* THE PROBLEM *
Filter the records below and copy every line containing the word "hcnt".
─── THE DATA ───
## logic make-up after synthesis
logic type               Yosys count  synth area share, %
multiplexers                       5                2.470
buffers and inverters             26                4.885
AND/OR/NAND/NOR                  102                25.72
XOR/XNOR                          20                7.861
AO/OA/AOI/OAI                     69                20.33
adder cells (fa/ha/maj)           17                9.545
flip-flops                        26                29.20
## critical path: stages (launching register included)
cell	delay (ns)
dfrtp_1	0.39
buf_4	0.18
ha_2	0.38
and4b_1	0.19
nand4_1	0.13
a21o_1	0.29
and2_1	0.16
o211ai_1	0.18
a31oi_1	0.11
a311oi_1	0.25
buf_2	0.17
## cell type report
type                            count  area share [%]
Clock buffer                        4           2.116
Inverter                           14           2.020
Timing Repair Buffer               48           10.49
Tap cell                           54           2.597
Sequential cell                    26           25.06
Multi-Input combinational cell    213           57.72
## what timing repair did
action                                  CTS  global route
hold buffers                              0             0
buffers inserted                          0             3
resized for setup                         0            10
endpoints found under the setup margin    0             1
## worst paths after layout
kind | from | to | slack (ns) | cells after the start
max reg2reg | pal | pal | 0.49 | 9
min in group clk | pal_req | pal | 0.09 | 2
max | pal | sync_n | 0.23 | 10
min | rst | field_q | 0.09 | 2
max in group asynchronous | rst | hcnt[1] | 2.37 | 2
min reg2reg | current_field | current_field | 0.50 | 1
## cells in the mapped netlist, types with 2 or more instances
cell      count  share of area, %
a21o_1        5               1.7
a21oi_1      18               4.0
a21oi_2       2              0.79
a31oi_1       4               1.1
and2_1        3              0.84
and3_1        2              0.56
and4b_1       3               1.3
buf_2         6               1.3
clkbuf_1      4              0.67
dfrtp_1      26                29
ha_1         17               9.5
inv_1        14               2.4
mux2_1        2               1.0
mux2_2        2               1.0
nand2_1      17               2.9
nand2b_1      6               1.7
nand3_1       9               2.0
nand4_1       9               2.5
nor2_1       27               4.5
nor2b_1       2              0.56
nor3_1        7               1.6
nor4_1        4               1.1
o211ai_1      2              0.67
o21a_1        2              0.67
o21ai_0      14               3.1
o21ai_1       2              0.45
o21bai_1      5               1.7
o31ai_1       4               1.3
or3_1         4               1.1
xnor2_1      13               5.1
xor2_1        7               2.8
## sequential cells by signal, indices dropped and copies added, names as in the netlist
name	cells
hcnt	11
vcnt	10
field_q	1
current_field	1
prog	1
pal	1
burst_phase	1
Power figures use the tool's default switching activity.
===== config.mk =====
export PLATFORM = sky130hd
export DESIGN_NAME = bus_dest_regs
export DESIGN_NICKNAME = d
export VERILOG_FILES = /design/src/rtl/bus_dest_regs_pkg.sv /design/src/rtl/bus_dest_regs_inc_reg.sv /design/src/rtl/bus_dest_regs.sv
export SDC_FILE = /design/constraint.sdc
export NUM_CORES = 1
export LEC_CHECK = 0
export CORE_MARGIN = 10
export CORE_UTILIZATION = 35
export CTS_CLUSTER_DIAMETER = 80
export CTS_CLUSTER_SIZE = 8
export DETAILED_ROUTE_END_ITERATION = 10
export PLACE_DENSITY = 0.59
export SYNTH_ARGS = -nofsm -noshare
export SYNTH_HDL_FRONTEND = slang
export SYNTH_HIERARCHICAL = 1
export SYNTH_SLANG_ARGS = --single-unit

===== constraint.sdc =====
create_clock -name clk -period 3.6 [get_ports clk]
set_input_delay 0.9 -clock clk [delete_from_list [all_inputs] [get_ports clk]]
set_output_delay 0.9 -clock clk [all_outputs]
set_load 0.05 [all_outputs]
───
─── THE DATA ───
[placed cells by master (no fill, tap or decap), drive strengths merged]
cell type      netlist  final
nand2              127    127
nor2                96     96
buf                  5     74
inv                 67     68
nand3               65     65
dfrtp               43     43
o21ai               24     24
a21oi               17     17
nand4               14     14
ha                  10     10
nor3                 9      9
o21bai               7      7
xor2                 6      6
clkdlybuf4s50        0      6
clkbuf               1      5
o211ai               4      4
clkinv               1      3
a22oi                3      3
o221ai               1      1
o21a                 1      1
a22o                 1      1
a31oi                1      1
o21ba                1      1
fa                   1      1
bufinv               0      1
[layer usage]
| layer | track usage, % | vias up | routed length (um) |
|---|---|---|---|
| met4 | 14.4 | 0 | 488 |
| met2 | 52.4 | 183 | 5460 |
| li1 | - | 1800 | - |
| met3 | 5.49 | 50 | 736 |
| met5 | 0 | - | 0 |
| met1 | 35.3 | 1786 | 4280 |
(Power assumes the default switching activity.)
───
─── THE DATA ───
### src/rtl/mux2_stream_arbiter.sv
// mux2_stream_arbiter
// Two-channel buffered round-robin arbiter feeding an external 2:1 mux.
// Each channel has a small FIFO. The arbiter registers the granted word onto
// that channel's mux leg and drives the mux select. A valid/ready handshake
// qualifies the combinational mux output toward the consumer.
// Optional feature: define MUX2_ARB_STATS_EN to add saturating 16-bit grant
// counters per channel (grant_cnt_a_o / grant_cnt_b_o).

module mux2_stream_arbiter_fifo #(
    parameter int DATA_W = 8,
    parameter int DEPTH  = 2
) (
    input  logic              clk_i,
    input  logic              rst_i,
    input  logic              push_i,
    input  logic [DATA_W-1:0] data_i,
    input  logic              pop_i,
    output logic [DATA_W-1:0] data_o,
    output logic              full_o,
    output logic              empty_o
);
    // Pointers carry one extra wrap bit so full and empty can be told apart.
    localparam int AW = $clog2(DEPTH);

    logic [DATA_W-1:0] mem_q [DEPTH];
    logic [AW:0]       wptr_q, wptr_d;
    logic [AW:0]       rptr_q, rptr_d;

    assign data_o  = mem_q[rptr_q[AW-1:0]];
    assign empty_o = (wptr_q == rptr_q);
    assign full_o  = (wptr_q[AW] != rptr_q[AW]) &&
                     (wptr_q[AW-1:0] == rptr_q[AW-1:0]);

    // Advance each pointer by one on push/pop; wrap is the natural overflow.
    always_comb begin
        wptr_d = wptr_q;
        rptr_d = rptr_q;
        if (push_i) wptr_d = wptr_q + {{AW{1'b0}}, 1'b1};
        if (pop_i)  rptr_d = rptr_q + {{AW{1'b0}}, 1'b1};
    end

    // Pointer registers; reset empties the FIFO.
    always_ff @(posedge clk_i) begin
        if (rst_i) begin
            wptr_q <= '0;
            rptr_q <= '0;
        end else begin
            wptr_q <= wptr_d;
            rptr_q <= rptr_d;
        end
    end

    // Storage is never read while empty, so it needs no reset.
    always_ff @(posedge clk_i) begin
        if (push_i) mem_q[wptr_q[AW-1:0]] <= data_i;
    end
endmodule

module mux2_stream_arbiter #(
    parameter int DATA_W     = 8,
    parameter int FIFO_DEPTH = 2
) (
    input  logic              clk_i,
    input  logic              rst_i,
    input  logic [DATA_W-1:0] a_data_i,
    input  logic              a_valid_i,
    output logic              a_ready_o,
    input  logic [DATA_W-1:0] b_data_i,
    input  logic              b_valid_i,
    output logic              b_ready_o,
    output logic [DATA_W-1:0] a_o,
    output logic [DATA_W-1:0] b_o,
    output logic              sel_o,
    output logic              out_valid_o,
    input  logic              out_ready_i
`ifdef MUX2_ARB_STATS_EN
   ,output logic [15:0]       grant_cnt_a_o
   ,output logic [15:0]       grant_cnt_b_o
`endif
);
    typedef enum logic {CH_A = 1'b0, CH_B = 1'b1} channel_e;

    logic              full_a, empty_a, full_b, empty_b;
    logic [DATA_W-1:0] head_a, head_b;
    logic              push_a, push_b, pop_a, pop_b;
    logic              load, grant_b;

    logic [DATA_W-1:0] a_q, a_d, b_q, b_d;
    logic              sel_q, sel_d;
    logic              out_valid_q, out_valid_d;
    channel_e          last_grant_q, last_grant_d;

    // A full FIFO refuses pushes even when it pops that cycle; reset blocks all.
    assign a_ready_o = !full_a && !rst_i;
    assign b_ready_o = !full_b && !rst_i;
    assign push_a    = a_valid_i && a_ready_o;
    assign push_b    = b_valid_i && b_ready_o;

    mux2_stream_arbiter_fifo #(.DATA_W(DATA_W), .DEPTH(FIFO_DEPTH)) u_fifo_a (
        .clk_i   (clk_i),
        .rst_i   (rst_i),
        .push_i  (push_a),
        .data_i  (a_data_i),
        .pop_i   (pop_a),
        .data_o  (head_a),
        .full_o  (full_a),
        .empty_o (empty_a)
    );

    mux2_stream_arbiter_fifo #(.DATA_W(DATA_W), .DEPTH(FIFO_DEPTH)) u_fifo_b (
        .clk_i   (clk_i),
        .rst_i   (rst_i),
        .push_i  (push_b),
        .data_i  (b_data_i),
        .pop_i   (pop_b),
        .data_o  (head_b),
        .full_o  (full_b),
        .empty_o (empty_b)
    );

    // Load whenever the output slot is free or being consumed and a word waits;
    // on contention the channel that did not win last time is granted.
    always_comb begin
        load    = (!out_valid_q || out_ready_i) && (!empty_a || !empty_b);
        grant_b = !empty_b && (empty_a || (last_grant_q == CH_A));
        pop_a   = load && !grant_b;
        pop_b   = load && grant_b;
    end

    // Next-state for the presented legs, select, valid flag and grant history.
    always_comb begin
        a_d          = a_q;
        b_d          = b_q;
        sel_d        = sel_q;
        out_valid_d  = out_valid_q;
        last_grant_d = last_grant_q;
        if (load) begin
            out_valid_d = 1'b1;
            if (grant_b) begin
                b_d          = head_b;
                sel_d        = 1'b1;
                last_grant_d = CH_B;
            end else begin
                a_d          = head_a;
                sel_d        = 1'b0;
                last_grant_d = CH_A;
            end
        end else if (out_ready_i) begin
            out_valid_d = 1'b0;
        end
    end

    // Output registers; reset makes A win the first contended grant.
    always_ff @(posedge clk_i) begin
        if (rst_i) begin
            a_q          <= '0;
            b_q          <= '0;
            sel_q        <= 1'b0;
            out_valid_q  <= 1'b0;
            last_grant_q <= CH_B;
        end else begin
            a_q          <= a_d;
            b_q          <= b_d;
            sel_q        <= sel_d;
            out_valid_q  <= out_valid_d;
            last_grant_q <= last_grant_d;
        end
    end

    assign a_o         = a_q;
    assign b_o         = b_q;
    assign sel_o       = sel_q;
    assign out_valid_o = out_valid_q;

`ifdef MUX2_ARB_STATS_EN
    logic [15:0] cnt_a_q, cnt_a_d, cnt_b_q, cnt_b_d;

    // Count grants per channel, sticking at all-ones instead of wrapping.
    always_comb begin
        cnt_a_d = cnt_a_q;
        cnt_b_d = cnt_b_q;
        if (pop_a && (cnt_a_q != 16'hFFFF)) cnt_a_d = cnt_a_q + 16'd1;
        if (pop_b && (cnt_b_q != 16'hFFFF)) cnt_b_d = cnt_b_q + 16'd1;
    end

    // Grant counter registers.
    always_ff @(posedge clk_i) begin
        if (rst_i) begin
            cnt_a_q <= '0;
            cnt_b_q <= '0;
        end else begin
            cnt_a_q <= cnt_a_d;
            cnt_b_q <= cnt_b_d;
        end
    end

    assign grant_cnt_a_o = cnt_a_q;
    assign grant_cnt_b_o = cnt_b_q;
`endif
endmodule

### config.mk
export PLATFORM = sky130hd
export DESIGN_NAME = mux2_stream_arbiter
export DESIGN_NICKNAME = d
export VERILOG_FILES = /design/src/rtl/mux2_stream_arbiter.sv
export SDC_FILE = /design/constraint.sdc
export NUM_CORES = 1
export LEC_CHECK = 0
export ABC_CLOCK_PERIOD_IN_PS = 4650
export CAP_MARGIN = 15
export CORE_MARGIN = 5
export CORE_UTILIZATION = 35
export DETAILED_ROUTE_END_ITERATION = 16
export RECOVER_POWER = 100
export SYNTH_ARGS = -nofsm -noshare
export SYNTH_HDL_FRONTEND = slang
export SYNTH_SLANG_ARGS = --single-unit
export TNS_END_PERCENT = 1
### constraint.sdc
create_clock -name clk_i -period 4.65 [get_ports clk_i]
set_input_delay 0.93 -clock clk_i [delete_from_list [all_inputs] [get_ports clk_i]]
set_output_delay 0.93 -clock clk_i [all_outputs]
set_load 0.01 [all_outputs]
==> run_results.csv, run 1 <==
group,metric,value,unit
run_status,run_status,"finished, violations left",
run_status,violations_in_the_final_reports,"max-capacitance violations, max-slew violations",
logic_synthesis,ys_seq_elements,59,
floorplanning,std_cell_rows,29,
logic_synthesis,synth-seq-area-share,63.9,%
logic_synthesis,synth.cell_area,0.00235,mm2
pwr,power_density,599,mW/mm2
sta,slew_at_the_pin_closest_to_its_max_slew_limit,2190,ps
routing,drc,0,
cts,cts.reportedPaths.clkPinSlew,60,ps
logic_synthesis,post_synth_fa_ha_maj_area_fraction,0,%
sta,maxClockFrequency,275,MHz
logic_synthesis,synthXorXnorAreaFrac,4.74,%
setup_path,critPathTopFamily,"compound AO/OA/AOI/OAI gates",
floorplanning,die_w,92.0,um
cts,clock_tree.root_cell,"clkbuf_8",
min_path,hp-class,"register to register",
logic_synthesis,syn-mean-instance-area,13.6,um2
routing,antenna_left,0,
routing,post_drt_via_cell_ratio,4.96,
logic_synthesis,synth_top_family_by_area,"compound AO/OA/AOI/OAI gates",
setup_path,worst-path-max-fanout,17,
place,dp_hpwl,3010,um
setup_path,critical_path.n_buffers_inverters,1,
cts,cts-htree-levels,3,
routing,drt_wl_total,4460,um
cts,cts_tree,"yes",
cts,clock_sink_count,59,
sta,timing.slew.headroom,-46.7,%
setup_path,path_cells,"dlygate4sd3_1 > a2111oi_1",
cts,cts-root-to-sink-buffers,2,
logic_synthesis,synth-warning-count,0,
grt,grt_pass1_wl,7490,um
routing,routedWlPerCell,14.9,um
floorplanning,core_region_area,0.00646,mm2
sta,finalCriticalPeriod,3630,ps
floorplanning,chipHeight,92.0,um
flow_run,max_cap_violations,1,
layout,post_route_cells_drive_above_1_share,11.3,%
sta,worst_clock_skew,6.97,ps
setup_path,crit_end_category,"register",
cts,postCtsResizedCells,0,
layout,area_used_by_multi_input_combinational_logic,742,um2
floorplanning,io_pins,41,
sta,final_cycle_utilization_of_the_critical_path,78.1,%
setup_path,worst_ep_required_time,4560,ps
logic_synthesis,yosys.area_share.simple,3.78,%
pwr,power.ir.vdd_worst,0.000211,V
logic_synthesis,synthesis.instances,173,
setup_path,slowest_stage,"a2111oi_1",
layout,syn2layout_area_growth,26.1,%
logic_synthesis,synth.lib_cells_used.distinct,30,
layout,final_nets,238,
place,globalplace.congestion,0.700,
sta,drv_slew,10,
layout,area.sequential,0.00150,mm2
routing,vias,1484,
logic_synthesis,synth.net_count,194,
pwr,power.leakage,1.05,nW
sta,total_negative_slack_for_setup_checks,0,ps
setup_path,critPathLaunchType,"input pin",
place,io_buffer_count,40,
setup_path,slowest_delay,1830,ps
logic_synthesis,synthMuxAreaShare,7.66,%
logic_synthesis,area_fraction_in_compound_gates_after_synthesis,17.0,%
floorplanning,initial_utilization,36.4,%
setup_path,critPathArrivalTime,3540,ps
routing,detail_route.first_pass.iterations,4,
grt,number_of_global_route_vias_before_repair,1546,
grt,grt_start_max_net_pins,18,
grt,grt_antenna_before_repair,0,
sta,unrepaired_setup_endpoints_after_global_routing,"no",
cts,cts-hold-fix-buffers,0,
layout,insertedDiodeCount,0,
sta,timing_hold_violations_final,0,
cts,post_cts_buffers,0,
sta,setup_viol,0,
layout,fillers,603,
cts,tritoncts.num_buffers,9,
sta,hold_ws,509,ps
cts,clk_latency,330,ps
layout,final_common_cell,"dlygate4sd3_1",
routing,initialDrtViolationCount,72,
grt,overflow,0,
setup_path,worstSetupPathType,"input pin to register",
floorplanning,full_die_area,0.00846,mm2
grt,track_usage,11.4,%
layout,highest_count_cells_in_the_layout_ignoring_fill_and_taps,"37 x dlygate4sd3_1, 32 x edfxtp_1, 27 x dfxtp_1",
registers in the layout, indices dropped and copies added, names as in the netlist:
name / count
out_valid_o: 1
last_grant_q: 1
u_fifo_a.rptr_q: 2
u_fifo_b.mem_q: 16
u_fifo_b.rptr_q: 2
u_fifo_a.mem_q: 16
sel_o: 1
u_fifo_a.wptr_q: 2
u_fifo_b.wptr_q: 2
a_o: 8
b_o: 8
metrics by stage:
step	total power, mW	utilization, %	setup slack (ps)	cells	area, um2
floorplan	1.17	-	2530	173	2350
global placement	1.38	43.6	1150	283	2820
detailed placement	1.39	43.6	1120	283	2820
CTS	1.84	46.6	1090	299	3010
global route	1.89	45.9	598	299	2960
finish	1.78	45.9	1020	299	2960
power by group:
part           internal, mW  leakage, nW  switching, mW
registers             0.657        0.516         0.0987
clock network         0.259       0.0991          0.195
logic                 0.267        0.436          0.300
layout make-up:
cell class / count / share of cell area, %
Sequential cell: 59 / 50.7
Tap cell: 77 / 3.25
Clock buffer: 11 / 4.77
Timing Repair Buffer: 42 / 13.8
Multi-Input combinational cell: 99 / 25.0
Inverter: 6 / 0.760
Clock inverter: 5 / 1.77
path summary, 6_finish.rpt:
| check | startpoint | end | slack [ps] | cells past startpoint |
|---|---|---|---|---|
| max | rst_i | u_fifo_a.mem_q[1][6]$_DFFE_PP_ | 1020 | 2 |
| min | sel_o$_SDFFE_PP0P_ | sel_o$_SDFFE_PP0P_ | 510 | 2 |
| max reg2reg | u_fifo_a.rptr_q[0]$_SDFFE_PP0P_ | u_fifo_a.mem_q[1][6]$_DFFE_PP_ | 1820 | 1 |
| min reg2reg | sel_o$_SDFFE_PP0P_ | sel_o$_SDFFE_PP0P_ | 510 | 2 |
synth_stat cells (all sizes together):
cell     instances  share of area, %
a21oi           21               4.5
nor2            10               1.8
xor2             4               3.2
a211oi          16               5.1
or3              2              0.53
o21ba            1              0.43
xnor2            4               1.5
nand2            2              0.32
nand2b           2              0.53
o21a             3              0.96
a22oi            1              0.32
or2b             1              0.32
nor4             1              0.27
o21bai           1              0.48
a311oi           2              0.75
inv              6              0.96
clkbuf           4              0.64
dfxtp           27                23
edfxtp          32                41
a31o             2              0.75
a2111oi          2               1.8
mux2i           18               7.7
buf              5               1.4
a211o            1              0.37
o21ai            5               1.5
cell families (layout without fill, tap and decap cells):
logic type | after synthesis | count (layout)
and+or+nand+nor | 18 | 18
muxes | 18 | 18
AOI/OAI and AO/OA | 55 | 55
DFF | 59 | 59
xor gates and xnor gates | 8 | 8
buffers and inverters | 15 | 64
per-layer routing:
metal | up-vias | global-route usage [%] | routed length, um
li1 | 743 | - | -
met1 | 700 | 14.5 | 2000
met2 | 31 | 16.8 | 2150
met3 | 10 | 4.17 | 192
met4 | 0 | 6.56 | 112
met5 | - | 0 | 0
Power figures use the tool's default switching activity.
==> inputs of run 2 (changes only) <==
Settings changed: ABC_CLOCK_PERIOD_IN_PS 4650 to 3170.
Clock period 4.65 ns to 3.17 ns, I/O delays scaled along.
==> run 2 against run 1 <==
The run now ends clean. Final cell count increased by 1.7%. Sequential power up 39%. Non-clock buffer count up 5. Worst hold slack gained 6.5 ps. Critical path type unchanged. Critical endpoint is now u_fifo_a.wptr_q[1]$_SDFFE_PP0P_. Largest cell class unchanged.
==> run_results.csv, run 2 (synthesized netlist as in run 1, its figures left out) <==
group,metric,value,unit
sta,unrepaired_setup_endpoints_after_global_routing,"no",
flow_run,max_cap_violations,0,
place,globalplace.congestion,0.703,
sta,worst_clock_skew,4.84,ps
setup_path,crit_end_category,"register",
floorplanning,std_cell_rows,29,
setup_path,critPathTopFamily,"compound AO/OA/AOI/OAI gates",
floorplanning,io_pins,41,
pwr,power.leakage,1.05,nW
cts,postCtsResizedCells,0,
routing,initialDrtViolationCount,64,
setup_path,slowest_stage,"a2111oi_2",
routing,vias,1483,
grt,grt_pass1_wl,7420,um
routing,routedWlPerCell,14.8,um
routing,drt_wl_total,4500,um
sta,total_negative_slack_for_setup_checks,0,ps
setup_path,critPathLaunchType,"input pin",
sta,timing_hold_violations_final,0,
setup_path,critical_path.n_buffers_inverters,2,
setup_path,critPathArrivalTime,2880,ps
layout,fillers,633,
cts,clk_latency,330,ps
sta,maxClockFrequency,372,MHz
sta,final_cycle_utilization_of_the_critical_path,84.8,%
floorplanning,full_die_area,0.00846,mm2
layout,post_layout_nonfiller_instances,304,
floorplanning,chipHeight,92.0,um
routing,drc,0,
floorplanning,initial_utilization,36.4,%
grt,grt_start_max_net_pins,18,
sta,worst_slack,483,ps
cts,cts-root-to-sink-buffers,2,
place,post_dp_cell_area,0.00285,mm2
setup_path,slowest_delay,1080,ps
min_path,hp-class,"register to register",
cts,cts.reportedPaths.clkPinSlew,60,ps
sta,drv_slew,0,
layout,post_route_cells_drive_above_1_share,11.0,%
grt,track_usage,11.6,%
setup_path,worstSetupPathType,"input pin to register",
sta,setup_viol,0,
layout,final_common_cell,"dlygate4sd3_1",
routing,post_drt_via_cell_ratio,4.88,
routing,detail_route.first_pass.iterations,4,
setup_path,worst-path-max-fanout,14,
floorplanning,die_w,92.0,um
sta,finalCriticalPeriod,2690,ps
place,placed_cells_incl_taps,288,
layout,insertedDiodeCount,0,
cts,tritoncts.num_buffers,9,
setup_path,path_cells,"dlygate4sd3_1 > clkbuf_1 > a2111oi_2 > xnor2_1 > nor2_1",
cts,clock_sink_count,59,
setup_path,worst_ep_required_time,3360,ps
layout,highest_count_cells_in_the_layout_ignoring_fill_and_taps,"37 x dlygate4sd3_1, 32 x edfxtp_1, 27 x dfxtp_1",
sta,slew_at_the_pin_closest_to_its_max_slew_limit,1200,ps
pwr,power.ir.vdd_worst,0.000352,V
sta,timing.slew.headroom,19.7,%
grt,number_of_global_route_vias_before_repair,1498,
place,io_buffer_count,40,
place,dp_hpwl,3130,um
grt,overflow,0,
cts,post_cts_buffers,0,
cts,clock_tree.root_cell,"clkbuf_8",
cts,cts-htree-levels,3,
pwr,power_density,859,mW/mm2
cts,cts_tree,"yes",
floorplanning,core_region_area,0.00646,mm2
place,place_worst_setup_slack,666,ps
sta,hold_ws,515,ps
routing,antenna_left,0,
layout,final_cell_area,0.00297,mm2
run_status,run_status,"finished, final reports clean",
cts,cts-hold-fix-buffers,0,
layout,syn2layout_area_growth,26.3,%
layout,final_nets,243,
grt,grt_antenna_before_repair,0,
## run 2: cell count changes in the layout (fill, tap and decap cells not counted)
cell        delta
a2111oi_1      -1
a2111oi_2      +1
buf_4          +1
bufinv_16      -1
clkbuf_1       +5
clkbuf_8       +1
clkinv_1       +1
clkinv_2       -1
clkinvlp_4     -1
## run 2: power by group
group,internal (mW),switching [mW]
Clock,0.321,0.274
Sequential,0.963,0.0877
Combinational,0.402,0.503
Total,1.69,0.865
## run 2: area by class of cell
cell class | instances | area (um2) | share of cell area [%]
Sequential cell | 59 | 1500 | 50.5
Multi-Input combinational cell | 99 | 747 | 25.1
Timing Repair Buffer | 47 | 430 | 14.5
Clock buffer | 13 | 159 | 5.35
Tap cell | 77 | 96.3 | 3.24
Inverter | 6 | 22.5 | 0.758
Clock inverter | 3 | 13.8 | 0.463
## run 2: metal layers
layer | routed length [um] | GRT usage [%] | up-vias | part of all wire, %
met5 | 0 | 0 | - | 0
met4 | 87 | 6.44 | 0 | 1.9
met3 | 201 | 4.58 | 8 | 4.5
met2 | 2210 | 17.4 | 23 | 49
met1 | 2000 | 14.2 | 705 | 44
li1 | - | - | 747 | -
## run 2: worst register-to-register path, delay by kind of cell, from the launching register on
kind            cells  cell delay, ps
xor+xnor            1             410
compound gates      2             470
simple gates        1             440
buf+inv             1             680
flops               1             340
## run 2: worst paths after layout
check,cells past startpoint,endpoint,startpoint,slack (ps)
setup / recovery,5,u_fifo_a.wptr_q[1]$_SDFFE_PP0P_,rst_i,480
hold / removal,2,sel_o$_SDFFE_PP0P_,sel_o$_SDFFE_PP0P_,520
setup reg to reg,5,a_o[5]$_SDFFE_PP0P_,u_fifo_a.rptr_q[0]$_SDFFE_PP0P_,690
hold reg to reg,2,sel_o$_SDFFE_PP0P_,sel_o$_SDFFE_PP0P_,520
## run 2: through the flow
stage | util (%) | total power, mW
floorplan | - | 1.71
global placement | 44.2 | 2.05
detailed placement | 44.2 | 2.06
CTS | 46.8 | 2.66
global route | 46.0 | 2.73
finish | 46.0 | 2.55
───
* ANSWER SPACE *
max in group asynchronous | rst | hcnt[1] | 2.37 | 2
hcnt	11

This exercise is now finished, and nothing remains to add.